[[ Supplied entries, beginning ]]

File: src/rtl/costas_pkg.sv
// Shared types and constants for the Costas loop lock controller.
package costas_pkg;

    localparam int SAMPLE_W = 16;

    localparam logic GAIN_WIDE   = 1'b0;
    localparam logic GAIN_NARROW = 1'b1;

    typedef enum logic [1:0] {
        ST_IDLE   = 2'd0,
        ST_ACQ    = 2'd1,
        ST_VERIFY = 2'd2,
        ST_TRACK  = 2'd3
    } state_e;

endpackage

File: src/rtl/costas_lock_metric.sv
// Per-sample |I|+|Q| / ||I|-|Q|| measurement, windowed accumulation and
// lock / unlock threshold tests for the Costas lock controller.
module costas_lock_metric
    import costas_pkg::*;
#(
    parameter int WIN_LOG2     = 8,
    parameter int LOCK_SHIFT   = 3,
    parameter int UNLOCK_SHIFT = 1
) (
    input  logic                       clk_i,
    input  logic                       rst_ni,
    input  logic                       clr_i,
    input  logic signed [SAMPLE_W-1:0] i_i,
    input  logic signed [SAMPLE_W-1:0] q_i,
    input  logic                       vld_i,
    output logic                       window_done_o,
    output logic                       win_locked_o,
    output logic                       win_unlocked_o
);

    localparam int MAG_W  = SAMPLE_W + 1;
    localparam int ERR_W  = SAMPLE_W;
    localparam int MACC_W = MAG_W + WIN_LOG2;
    localparam int EACC_W = ERR_W + WIN_LOG2;
    localparam int CNT_W  = WIN_LOG2 + 1;
    localparam logic [CNT_W-1:0] WIN_N = CNT_W'(1 << WIN_LOG2);

    localparam logic signed [SAMPLE_W-1:0] S_MIN = {1'b1, {(SAMPLE_W-1){1'b0}}};
    localparam logic        [SAMPLE_W-1:0] S_MAX = {1'b0, {(SAMPLE_W-1){1'b1}}};

    // -32768 has no positive counterpart; clamp it instead of wrapping.
    function automatic logic [SAMPLE_W-1:0] sat_abs(input logic signed [SAMPLE_W-1:0] x);
        logic [SAMPLE_W-1:0] r;
        if (x == S_MIN)             r = S_MAX;
        else if (x[SAMPLE_W-1])     r = $unsigned(-x);
        else                        r = $unsigned(x);
        return r;
    endfunction

    logic [SAMPLE_W-1:0] a, b;
    logic [MAG_W-1:0]    mag;
    logic [ERR_W-1:0]    err;

    always_comb begin
        a   = sat_abs(i_i);
        b   = sat_abs(q_i);
        mag = MAG_W'(a) + MAG_W'(b);
        err = (a >= b) ? (a - b) : (b - a);
    end

    // ---- stage 1 -> stage 2 boundary
    logic [MAG_W-1:0] mag_p1_q;
    logic [ERR_W-1:0] err_p1_q;
    logic             vld_p1_q;

    always_ff @(posedge clk_i) begin
        mag_p1_q <= mag;
        err_p1_q <= err;
    end

    always_ff @(posedge clk_i or negedge rst_ni) begin
        if (!rst_ni) vld_p1_q <= 1'b0;
        else         vld_p1_q <= vld_i;
    end

    // ---- stage 2: window accumulators
    logic [MACC_W-1:0] mag_acc_q, mag_acc_d;
    logic [EACC_W-1:0] err_acc_q, err_acc_d;
    logic [CNT_W-1:0]  cnt_q, cnt_d;

    assign window_done_o  = (cnt_q == WIN_N);
    assign win_locked_o   = MACC_W'(err_acc_q) <  (mag_acc_q >> LOCK_SHIFT);
    assign win_unlocked_o = MACC_W'(err_acc_q) >= (mag_acc_q >> UNLOCK_SHIFT);

    always_comb begin
        mag_acc_d = mag_acc_q;
        err_acc_d = err_acc_q;
        cnt_d     = cnt_q;
        if (clr_i) begin
            mag_acc_d = '0;
            err_acc_d = '0;
            cnt_d     = '0;
        end else if (window_done_o) begin
            // A sample landing on the compare cycle opens the next window.
            mag_acc_d = vld_p1_q ? MACC_W'(mag_p1_q) : '0;
            err_acc_d = vld_p1_q ? EACC_W'(err_p1_q) : '0;
            cnt_d     = vld_p1_q ? CNT_W'(1) : '0;
        end else if (vld_p1_q) begin
            mag_acc_d = mag_acc_q + MACC_W'(mag_p1_q);
            err_acc_d = err_acc_q + EACC_W'(err_p1_q);
            cnt_d     = cnt_q + CNT_W'(1);
        end
    end

    always_ff @(posedge clk_i or negedge rst_ni) begin
        if (!rst_ni) begin
            mag_acc_q <= '0;
            err_acc_q <= '0;
            cnt_q     <= '0;
        end else begin
            mag_acc_q <= mag_acc_d;
            err_acc_q <= err_acc_d;
            cnt_q     <= cnt_d;
        end
    end

endmodule

File: src/rtl/costas_lock_ctrl.sv
// Costas loop lock detector and gain scheduler: IDLE/ACQ/VERIFY/TRACK FSM
// driven by windowed lock-quality decisions from costas_lock_metric.
module costas_lock_ctrl
    import costas_pkg::*;
#(
    parameter int WIN_LOG2       = 8,
    parameter int LOCK_SHIFT     = 3,
    parameter int UNLOCK_SHIFT   = 1,
    parameter int LOCK_WINDOWS   = 4,
    parameter int UNLOCK_WINDOWS = 2
) (
    input  logic                       aclk,
    input  logic                       aresetn,
    input  logic                       enable,
    input  logic                       restart,
    input  logic signed [SAMPLE_W-1:0] s_i_tdata,
    input  logic signed [SAMPLE_W-1:0] s_q_tdata,
    input  logic                       s_tvalid,
    output logic                       gain_sel,
    output logic                       locked,
    output logic                       loop_clear,
    output logic                       window_done,
    output logic [1:0]                 state_dbg
);

    localparam int LCW = $clog2(LOCK_WINDOWS + 1);
    localparam int UCW = $clog2(UNLOCK_WINDOWS + 1);
    localparam logic [LCW-1:0] LOCK_LAST   = LCW'(LOCK_WINDOWS - 1);
    localparam logic [UCW-1:0] UNLOCK_LAST = UCW'(UNLOCK_WINDOWS - 1);

    state_e         state_q, state_d;
    logic [LCW-1:0] lock_cnt_q, lock_cnt_d;
    logic [UCW-1:0] unlock_cnt_q, unlock_cnt_d;
    logic           gain_sel_q, gain_sel_d;
    logic           locked_q, locked_d;
    logic           loop_clear_q, loop_clear_d;
    logic           window_done_q, window_done_d;

    logic win_done, win_locked, win_unlocked, clr;

    // IDLE holds the window empty; restart / disable discard any partial window.
    assign clr = !enable || restart || (state_q == ST_IDLE);

    costas_lock_metric #(
        .WIN_LOG2     (WIN_LOG2),
        .LOCK_SHIFT   (LOCK_SHIFT),
        .UNLOCK_SHIFT (UNLOCK_SHIFT)
    ) u_metric (
        .clk_i          (aclk),
        .rst_ni         (aresetn),
        .clr_i          (clr),
        .i_i            (s_i_tdata),
        .q_i            (s_q_tdata),
        .vld_i          (s_tvalid),
        .window_done_o  (win_done),
        .win_locked_o   (win_locked),
        .win_unlocked_o (win_unlocked)
    );

    always_comb begin
        state_d       = state_q;
        lock_cnt_d    = lock_cnt_q;
        unlock_cnt_d  = unlock_cnt_q;
        gain_sel_d    = gain_sel_q;
        locked_d      = locked_q;
        loop_clear_d  = 1'b0;
        window_done_d = 1'b0;
        if (!enable) begin
            state_d      = ST_IDLE;
            lock_cnt_d   = '0;
            unlock_cnt_d = '0;
            gain_sel_d   = GAIN_WIDE;
            locked_d     = 1'b0;
        end else if (restart || state_q == ST_IDLE) begin
            state_d      = ST_ACQ;
            lock_cnt_d   = '0;
            unlock_cnt_d = '0;
            gain_sel_d   = GAIN_WIDE;
            locked_d     = 1'b0;
            loop_clear_d = 1'b1;
        end else if (win_done) begin
            window_done_d = 1'b1;
            case (state_q)
                ST_ACQ: begin
                    if (win_locked && LOCK_WINDOWS == 1) begin
                        state_d      = ST_TRACK;
                        unlock_cnt_d = '0;
                        gain_sel_d   = GAIN_NARROW;
                        locked_d     = 1'b1;
                    end else if (win_locked) begin
                        state_d    = ST_VERIFY;
                        lock_cnt_d = LCW'(1);
                    end
                end
                ST_VERIFY: begin
                    if (!win_locked) begin
                        state_d    = ST_ACQ;
                        lock_cnt_d = '0;
                    end else if (lock_cnt_q == LOCK_LAST) begin
                        state_d      = ST_TRACK;
                        lock_cnt_d   = '0;
                        unlock_cnt_d = '0;
                        gain_sel_d   = GAIN_NARROW;
                        locked_d     = 1'b1;
                    end else begin
                        lock_cnt_d = lock_cnt_q + LCW'(1);
                    end
                end
                ST_TRACK: begin
                    if (!win_unlocked) begin
                        unlock_cnt_d = '0;
                    end else if (unlock_cnt_q == UNLOCK_LAST) begin
                        state_d      = ST_ACQ;
                        unlock_cnt_d = '0;
                        gain_sel_d   = GAIN_WIDE;
                        locked_d     = 1'b0;
                        loop_clear_d = 1'b1;
                    end else begin
                        unlock_cnt_d = unlock_cnt_q + UCW'(1);
                    end
                end
                default: ;
            endcase
        end
    end

    always_ff @(posedge aclk or negedge aresetn) begin
        if (!aresetn) begin
            state_q       <= ST_IDLE;
            lock_cnt_q    <= '0;
            unlock_cnt_q  <= '0;
            gain_sel_q    <= GAIN_WIDE;
            locked_q      <= 1'b0;
            loop_clear_q  <= 1'b0;
            window_done_q <= 1'b0;
        end else begin
            state_q       <= state_d;
            lock_cnt_q    <= lock_cnt_d;
            unlock_cnt_q  <= unlock_cnt_d;
            gain_sel_q    <= gain_sel_d;
            locked_q      <= locked_d;
            loop_clear_q  <= loop_clear_d;
            window_done_q <= window_done_d;
        end
    end

    assign gain_sel    = gain_sel_q;
    assign locked      = locked_q;
    assign loop_clear  = loop_clear_q;
    assign window_done = window_done_q;
    assign state_dbg   = state_q;

endmodule

File: config.mk
export PLATFORM = sky130hd
export DESIGN_NAME = costas_lock_ctrl
export DESIGN_NICKNAME = d
export VERILOG_FILES = /design/src/rtl/costas_pkg.sv /design/src/rtl/costas_lock_metric.sv /design/src/rtl/costas_lock_ctrl.sv
export SDC_FILE = /design/constraint.sdc
export NUM_CORES = 1
export LEC_CHECK = 0
export ABC_AREA = 1
export ABC_CLOCK_PERIOD_IN_PS = 3500
export CORE_ASPECT_RATIO = 1.75
export CORE_MARGIN = 4
export CORE_UTILIZATION = 35
export DETAILED_ROUTE_END_ITERATION = 12
export MAX_ROUTING_LAYER = met4
export PLACE_DENSITY_LB_ADDON = 0.1
export SYNTH_ARGS = -nofsm -noshare
export SYNTH_HDL_FRONTEND = slang
export SYNTH_SLANG_ARGS = --single-unit
export TNS_END_PERCENT = 30
File: constraint.sdc
create_clock -name aclk -period 3.5 [get_ports aclk]
set_input_delay 0.7 -clock aclk [delete_from_list [all_inputs] [get_ports aclk]]
set_output_delay 0.7 -clock aclk [all_outputs]
set_load 0.005 [all_outputs]
# Word level (Yosys, flattened, before mapping)
# Index checks and enable logic that the tools add are counted.
# classes
add_sub_neg	10
multipliers	0
div	0
n_lt_le_gt_ge	3
eq_ne	18
n_shift	0
n_mux	58
bitwise_logic	0
n_reduce_logical	10
# ops
op	n
16-bit two-way mux	6
25-bit two-way mux	3
24-bit two-way mux	3
16-bit equality test, second input constant	2
16-bit negator	2
16-bit subtractor	2
2-bit two-way mux	15
9-bit two-way mux	3
25-bit by 17-bit adder with 25-bit output	1
24-bit by 16-bit adder with 24-bit output	1
24-bit >= comparator	1
24-bit by 22-bit < comparator with 1-bit output	1
4-bit != test, second input constant	5
3-bit two-way mux	6
16-bit by 16-bit adder with 17-bit output	1
1-bit two-way mux	17
17-bit two-way mux	1
16-bit >= comparator	1
6-bit AND reduction	2
9-bit by 1-bit adder with 9-bit output, second input constant	1
9-bit equality test, second input constant	1
4-bit by 1-bit != test with 1-bit output, second input constant	2
2-bit one-hot mux with 3 select lines	1
3-bit one-hot mux with 2 select lines	1
16 further kinds	20
# totals
register_bits	102
latch_bits	0
ramBits	0
romBits	0
inputBits	37
out_inout_bits	6
wordCells	111
mem_count	0

# Logic depth before layout (Yosys ltp)
# Gate-level depths: netlist of run 1.
# logic_depth
depth_word	7
ltp_mapped	26
depth_no_buf	24

# By module
# A second synthesis of run 1 with hierarchy kept.
# unflattened
cells_unflattened	1794
area_unflattened_um2	11145.7
# modules_own_cells
mod	n_inst	cells_each	area_per_inst_um2	seq_area_each_um2
costas_lock_metric	1	1700	10472.5	2117.0
costas_lock_ctrl	1	94	673.1	250.2

# Worst setup path after synthesis of run 1
# Ideal clock, no wire load.
# synth_path
path_type	input -> register
startpoint	input s_q_tdata[0]
endpoint	register u_metric.err_p1_q[12]
arrival_time_ns	3.293
required_time_ns	3.380
path_slack_ns	0.086
stages	22
cell_sequence	inv_1 ha_1 nand4_1 nor2_1 nand3_1 nor2_1 nand2_1 clkbuf_1 nand2_1 nor2_1 inv_1 ha_1 nor2_1 inv_1 nor3_2 nand3_2 nand3_4 inv_2 buf_6 nand2_1 nand2_1 xor2_1
# synth_between
elab_chain_len	5
word_cells_on_any_way	8
classes_between	add/sub (3); order compare (1); eq/ne (1); mux (3)
# synth_lines
element	line_no	rtl
start: declaration	costas_lock_ctrl.sv:17	input logic signed [SAMPLE_W-1:0] s_q_tdata,
16-bit negator	costas_lock_metric.sv:35	else if (x[SAMPLE_W-1]) r = $unsigned(-x);
16-bit two-way mux	costas_lock_metric.sv:35	
16-bit two-way mux *	costas_lock_metric.sv:34	if (x == S_MIN) r = S_MAX;
16-bit subtractor or 16-bit >= comparator (tied branches)	costas_lock_metric.sv:48	err = (a >= b) ? (a - b) : (b - a);
16-bit two-way mux *	costas_lock_metric.sv:48	
net u_metric.err[12]	costas_lock_metric.sv:42	logic [ERR_W-1:0] err;
end signal: assignment	costas_lock_metric.sv:58	err_p1_q <= err;
end: declaration	costas_lock_metric.sv:53	logic [ERR_W-1:0] err_p1_q;
# Mark *: on every way through the listed nets, which the timed path passes. The rest lies on a longest branch.
# A chain may end at the register's enable or synchronous reset.

# Final worst setup path of run 1
# layout_path
startpoint	input s_i_tdata[7]
endpoint	register u_metric.err_p1_q[8]
# layout_between
elab_chain_len	5
word_cells_on_any_way	8
classes_between	add/sub (3); order compare (1); eq/ne (1); mux (3)
# layout_lines
element	line_no	rtl
start: declaration	costas_lock_ctrl.sv:16	input logic signed [SAMPLE_W-1:0] s_i_tdata,
16-bit negator	costas_lock_metric.sv:35	
16-bit two-way mux	costas_lock_metric.sv:35	
16-bit two-way mux *	costas_lock_metric.sv:34	
16-bit subtractor or 16-bit >= comparator (tied branches)	costas_lock_metric.sv:48	
16-bit two-way mux *	costas_lock_metric.sv:48	
net u_metric.err[8]	costas_lock_metric.sv:42	
# Marks and branches as above.

==> results of run 1 <==
-- sequential cells by signal, indices dropped and copies added (netlist names) --
register / cells
u_metric.err_acc_q: 24
loop_clear: 1
lock_cnt_q: 3
u_metric.vld_p1_q: 1
u_metric.mag_acc_q: 25
unlock_cnt_q: 2
u_metric.cnt_q: 9
u_metric.mag_p1_q: 16
window_done: 1
u_metric.err_p1_q: 16
locked: 1
state_dbg: 2
-- logic make-up after synthesis --
family | count (synthesis) | share of synthesized area [%]
mux | 1 | 0.0982
compound gates | 288 | 16.0
xor+xnor | 47 | 4.04
flops | 101 | 23.2
simple gates | 738 | 30.1
fa+ha+maj | 139 | 17.4
buf+inv | 236 | 9.11
-- placed cells by master, fill, tap and decap left out, types with 5 or more instances in the layout --
master,n
nand3_1,82
xnor2_1,7
dlygate4sd2_1,5
ha_4,8
nor3_1,20
o21bai_1,12
dlymetal6s2s_1,8
nand4_1,23
a21oi_1,108
inv_1,183
a21oi_2,11
o21ai_0,73
clkbuf_16,9
nand2_1,392
a21o_1,10
nand3_2,5
inv_2,22
nand2_2,16
clkdlybuf4s50_1,27
dfxtp_1,32
dfrtp_1,69
nor2_4,7
buf_4,206
o21ai_1,15
o21ai_2,7
buf_6,5
ha_2,7
ha_1,119
xor2_1,40
nor2_1,146
a31oi_1,13
nor2_2,20
o211ai_1,12
-- path summary, 6_finish.rpt --
check,slack [ps],start,cells past startpoint,endpoint
hold / removal,460,aresetn,1,u_metric.cnt_q[8]
min in group aclk,470,unlock_cnt_q[1],2,unlock_cnt_q[1]
max in group asynchronous,2350,aresetn,1,u_metric.mag_acc_q[13]
hold reg to reg,470,unlock_cnt_q[1],2,unlock_cnt_q[1]
setup / recovery,160,s_i_tdata[7],19,u_metric.err_p1_q[8]
setup reg to reg,890,u_metric.mag_acc_q[2],12,u_metric.mag_acc_q[15]
-- critical path, delay by kind of cell --
| family | cells | cell delay [ps] |
|---|---|---|
| AND/OR/NAND/NOR | 7 | 820 |
| buffers and inverters | 5 | 1080 |
| XOR/XNOR | 1 | 150 |
| adder cells (fa/ha/maj) | 1 | 180 |
| AO/OA/AOI/OAI | 5 | 650 |
-- routing by layer --
metal | part of all wire, % | vias to the layer above | global-route usage (%) | routed length, µm
li1 | - | 5552 | - | -
met2 | 59 | 154 | 46.8 | 20300
met1 | 34 | 4874 | 19.5 | 11600
met3 | 1.7 | 87 | 1.89 | 580
met4 | 6.2 | 0 | 12.6 | 2140
met5 | 0 | - | - | 0
-- final cells by class --
type | count | area share (%)
clock buffers | 10 | 1.71
clock inverters | 6 | 0.543
inverters | 208 | 5.92
multi-input cells | 1213 | 55.2
flip-flops and latches | 101 | 17.7
well taps | 378 | 3.54
repair buffers | 253 | 15.3
-- power by group --
part	leakage (µW)	switching (µW)	total [µW]	internal, µW
logic	0.00554	1940	3240	1300
registers	0.00122	192	1570	1380
clock network	0.000144	492	1050	563
-- through the flow --
step / utilization, % / total power [µW] / hold WS (ps) / setup TNS (ps)
2_1_floorplan: - / 3410 / 404 / 0
3_3_place_gp: 43.3 / 4660 / 453 / -17190
3_5_place_dp: 43.3 / 4680 / 460 / -18470
4_1_cts: 45.9 / 5870 / 479 / 0
5_1_grt: 46.5 / 6360 / 509 / -18.9
6_report: 46.5 / 5860 / 456 / 0
-- synthesized netlist by cell type (7+ instances only) --
| cell type | instances | area (µm²) |
|---|---|---|
| dfrtp_1 | 69 | 1730 |
| inv_1 | 195 | 732 |
| o21ai_0 | 77 | 385 |
| a21oi_1 | 119 | 596 |
| dfxtp_1 | 32 | 641 |
| clkbuf_1 | 10 | 37.5 |
| a31oi_1 | 13 | 81.3 |
| o21ai_1 | 18 | 90.1 |
| nor2_1 | 169 | 634 |
| xor2_1 | 40 | 350 |
| nand3_1 | 89 | 445 |
| ha_1 | 134 | 1680 |
| o211ai_1 | 12 | 90.1 |
| o21bai_1 | 13 | 97.6 |
| a21o_1 | 10 | 75.1 |
| xnor2_1 | 7 | 61.3 |
| buf_2 | 12 | 60.1 |
| nand2_1 | 409 | 1540 |
| nand4_1 | 23 | 144 |
| inv_2 | 11 | 41.3 |
| nor3_1 | 25 | 125 |
-- repair_timing --
action                                 CTS  global route
gates cloned                             1             0
pin swaps                               43            30
setup endpoints to repair               26            22
endpoints found under the hold margin    0             0
setup buffers                            7             5
resized for setup                      105            49
==> impl_metrics.ini, run 1 <==
[placed_design]
place_ws_ps = -814
dp.cells = 2141
portBuffers = 42
dp_hpwl_um = 29300
dpl_cell_area_um2 = 12400
gp_congestion = 0.933

[cts]
cts_root_buffer = clkbuf_16
cts_tree = built
ctsHoldBuffers = 0
cts.path.max_buffers = 2
htree_levels = 3
clkLatencyLatePin_ps = 380
clk_pin_slew_ps = 80
numCtsBuffers = 9
cts_num_sinks = 101

[grt]
antenna_found_initial = 0
track_usage_pct = 22.9
grt_max_degree = 70
overflow = 0
grt_pass1_wl_um = 55000
grt_pass1_vias = 11061

[job]
maxCapViolCount = 0

[yosys]
ys.flop_type = dfrtp_1
syn_nets = 1726
ys_async_sr_fraction_pct = 68.3
synth_edf_count = 0
netlist_area_um2 = 10200
syn_avg_cell_area_um2 = 6.58
ys_types = 54
yosys_warnings = 0
syn_inst = 1550
ys_seq_area_share_pct = 23.2
synth_seq_cells = 101

[outcome]
status = complete, no violations

[drt]
drtPass1Iterations = 5
ant_nets = 0
drcViolationCount = 0
via_count = 10667
drt-vias-per-instance = 4.92
dr.first_iter.drc_count = 377
routed_wl_um = 34700
drt-wirelength-per-cell_um = 16.0

[finish]
nFillCells = 3057
ff_latch_area_um2 = 2370
nets = 1962
num_antenna_cells = 0
multi_input_area_um2 = 7380
finalNonFillerCells = 2169
drive_gt1_share_pct = 20.1
finalInstanceArea_um2 = 13400
area_growth_pct = 31.0

[sta]
finalClockSkew_ps = 13.5
fmax_ghz = 0.299
period_minus_slack_ps = 3340
rsz0062_at_grt = true
slew_violations = 0
finalHoldViolCount = 0
finalCritPeriodShare_pct = 95.4
setup_viol = 0
worst_slack_ps = 160
relSlewSlack_pct = 33.4
worstMarginPinSlew_ps = 999

[floorplan]
start_util_pct = 35.5
row_count = 82
design.core.area_um2 = 28700
die_h_um = 234
fp.dieW_um = 137
num_io_pins = 43
die_area_um2 = 32000

[worst_setup_path]
worstSetupPathType = in2reg
slowest_stage = clkdlybuf4s50_1
arrival_ps = 3600
end_kind = flop
crit_fanout = 5
path_common_cell = o21ai_2
cp_slowest_stage_delay_ps = 490
crit_path_start_kind = primary input
crit_chain = clkdlybuf4s50_1 -> nor3_4 -> nand3_2 -> buf_4 -> buf_6 -> nand2_1 -> nor2_1 -> nor2_1 -> o21ai_2 -> buf_4 -> ha_2 -> a21oi_2 -> o21ai_2 -> a21oi_4 -> nand3_4 -> buf_6 -> nand2_1 -> o21ai_2 -> xor2_1
cp_data_required_time_ps = 3760

[hold_path]
hold_path.class = in2async

[power]
p_leak_uw = 0.00690
power_density_nw_per_um2 = 439
ir_worst_vdd_mv = 0.251
No activity file was read; power rests on OpenSTA's default activity.
==> inputs of run 2 (changes only) <==
--- a/config.mk
+++ b/config.mk
@@ -15,5 +15,6 @@
 export PLACE_DENSITY_LB_ADDON = 0.1
 export SYNTH_ARGS = -nofsm -noshare
 export SYNTH_HDL_FRONTEND = slang
+export SYNTH_HIERARCHICAL = 1
 export SYNTH_SLANG_ARGS = --single-unit
 export TNS_END_PERCENT = 30
==> run 2 against run 1 <==
Compared with the run above: fmax grew 0.27%; non-clock buffer count grew 55; die area grew 8.9%; cell count grew 14%; highest routed layer unchanged; power grew 11%.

[[ Supplied entries, end ]]

What the task requires: Note down each line above where the word "after" occurs.

Answer area:
# Worst setup path after synthesis of run 1
-- logic make-up after synthesis --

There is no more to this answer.